[Excerpts from a dataset]
####
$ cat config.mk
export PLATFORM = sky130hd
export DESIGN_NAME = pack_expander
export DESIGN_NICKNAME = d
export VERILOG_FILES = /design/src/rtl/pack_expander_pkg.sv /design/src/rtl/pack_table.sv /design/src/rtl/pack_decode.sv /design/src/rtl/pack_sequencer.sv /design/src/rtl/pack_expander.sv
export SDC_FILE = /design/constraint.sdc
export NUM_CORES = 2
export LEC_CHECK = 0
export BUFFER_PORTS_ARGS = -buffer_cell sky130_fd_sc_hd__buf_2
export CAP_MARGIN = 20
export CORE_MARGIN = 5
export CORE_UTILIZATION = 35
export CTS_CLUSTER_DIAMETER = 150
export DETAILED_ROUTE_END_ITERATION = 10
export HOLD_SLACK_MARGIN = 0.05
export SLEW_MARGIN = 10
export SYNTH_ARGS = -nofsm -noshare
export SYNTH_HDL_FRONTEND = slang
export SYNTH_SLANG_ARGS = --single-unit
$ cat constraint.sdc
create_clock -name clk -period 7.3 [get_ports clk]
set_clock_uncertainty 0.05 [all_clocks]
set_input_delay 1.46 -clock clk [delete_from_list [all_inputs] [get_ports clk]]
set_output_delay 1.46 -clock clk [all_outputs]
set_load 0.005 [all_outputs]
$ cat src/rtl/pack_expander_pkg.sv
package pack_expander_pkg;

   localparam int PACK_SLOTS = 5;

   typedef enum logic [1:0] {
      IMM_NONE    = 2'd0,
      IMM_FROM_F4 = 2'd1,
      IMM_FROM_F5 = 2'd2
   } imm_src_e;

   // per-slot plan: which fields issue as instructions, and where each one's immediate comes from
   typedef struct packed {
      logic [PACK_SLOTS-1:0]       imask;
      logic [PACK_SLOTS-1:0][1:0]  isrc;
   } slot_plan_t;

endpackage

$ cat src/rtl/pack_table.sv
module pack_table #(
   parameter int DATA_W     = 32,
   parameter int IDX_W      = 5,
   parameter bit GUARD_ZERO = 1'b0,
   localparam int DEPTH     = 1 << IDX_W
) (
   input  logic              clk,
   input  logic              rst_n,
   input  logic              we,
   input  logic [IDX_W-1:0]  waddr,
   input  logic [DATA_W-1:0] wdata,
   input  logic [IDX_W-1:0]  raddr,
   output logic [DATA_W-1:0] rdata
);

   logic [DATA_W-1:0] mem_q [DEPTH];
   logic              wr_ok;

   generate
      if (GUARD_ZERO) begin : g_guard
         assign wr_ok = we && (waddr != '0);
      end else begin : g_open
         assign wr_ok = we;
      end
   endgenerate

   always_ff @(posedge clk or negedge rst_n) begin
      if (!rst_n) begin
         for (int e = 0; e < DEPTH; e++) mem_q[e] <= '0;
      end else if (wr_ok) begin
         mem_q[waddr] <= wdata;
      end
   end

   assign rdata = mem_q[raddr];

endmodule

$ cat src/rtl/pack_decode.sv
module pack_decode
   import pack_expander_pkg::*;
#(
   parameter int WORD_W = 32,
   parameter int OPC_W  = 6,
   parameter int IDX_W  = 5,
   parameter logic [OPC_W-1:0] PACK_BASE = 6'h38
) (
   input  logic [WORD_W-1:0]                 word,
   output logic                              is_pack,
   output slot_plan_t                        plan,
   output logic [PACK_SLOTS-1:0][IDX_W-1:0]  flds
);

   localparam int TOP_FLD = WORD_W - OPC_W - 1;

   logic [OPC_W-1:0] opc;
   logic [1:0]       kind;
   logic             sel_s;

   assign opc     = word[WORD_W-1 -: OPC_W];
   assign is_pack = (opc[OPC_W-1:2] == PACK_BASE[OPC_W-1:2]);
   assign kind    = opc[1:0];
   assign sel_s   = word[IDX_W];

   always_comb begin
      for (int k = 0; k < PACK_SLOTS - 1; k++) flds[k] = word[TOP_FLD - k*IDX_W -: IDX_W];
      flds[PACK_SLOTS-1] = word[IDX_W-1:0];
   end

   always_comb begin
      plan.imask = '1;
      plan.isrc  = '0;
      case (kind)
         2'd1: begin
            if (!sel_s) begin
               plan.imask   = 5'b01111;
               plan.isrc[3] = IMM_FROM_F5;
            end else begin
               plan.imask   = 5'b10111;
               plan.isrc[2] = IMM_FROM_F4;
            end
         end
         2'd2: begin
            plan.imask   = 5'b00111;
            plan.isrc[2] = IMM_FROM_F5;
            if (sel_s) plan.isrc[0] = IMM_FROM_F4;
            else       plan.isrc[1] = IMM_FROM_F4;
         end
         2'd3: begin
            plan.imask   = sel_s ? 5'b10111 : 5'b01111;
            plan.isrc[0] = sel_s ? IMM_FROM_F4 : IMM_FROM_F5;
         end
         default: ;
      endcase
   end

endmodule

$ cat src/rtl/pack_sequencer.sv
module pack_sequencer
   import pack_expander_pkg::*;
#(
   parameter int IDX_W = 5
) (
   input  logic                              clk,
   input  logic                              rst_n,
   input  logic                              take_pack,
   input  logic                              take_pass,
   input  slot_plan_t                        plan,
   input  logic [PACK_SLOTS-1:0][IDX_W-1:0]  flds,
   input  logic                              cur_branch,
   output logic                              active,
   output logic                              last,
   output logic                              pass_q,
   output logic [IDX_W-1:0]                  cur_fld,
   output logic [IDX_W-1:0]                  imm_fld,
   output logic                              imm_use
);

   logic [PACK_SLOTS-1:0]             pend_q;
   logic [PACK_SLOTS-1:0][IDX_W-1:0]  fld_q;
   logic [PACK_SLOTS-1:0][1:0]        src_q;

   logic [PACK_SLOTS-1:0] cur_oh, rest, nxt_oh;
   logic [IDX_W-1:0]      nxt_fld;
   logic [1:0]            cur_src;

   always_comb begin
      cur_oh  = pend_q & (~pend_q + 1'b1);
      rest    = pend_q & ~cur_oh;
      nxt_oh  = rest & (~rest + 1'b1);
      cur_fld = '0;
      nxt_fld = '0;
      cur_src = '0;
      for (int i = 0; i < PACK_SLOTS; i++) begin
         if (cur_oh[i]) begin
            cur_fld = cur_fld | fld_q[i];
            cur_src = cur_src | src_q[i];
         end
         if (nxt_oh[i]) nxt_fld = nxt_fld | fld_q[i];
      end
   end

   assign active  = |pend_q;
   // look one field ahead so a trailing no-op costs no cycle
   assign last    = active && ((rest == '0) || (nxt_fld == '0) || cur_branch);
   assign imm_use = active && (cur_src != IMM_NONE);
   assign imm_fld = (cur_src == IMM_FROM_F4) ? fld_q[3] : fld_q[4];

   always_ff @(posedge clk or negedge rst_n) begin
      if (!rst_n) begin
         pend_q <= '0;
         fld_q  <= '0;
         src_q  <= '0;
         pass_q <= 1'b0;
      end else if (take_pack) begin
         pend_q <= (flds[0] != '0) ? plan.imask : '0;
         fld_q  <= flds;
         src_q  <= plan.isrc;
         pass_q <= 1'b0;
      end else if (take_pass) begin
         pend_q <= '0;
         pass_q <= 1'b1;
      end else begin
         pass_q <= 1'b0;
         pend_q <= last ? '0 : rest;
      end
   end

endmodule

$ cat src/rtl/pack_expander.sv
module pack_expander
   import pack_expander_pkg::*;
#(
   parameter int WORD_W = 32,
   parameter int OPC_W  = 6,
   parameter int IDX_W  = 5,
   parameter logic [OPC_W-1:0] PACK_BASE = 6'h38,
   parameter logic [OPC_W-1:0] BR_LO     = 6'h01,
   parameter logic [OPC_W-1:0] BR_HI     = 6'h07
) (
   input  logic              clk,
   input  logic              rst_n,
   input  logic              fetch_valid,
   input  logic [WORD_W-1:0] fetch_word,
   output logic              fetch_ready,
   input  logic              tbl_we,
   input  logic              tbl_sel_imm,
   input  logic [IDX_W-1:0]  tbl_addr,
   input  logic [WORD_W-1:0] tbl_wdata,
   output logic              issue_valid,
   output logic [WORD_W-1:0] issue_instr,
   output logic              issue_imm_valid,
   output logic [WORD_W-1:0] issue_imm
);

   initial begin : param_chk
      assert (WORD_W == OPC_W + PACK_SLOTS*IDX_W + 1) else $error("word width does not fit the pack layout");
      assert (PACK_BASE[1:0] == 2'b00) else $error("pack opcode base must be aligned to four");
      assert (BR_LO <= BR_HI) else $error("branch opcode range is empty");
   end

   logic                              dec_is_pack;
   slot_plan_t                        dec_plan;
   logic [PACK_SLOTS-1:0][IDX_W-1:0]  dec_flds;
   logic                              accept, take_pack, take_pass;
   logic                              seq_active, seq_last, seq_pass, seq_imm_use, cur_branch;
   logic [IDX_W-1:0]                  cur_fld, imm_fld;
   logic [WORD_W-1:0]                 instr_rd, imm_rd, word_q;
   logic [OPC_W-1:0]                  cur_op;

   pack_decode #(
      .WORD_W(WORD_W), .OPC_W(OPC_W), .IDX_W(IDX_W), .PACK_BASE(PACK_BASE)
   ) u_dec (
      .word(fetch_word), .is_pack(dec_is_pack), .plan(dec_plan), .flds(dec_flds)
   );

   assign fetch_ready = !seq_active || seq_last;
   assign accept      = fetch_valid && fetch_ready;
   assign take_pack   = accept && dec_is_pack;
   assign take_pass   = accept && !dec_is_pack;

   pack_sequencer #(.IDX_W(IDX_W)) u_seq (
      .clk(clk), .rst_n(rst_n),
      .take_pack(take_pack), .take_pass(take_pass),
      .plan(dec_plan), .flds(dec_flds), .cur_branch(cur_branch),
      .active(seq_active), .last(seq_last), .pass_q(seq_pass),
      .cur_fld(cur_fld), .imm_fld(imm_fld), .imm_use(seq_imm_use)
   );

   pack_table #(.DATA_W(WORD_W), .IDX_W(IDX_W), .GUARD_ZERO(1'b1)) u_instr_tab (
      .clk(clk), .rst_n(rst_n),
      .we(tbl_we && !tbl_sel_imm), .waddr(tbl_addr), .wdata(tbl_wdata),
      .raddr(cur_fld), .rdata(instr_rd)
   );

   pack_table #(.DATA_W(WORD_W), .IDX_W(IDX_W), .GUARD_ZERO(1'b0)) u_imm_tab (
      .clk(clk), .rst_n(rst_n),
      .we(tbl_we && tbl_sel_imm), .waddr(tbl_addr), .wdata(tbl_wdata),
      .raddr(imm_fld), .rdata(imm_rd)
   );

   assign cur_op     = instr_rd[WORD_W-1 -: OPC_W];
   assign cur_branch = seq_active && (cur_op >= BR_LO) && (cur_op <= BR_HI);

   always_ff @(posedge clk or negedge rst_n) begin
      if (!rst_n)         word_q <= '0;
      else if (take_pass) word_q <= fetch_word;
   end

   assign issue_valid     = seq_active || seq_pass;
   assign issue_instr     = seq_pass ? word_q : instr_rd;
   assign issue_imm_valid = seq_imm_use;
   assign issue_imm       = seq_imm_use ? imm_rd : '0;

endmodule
####
▸ Task brief: Where a line of the data above includes "isrc", copy that line.

▸ Answer for the task:
      logic [PACK_SLOTS-1:0][1:0]  isrc;
      plan.isrc  = '0;
               plan.isrc[3] = IMM_FROM_F5;
               plan.isrc[2] = IMM_FROM_F4;
            plan.isrc[2] = IMM_FROM_F5;
            if (sel_s) plan.isrc[0] = IMM_FROM_F4;
            else       plan.isrc[1] = IMM_FROM_F4;
            plan.isrc[0] = sel_s ? IMM_FROM_F4 : IMM_FROM_F5;
         src_q  <= plan.isrc;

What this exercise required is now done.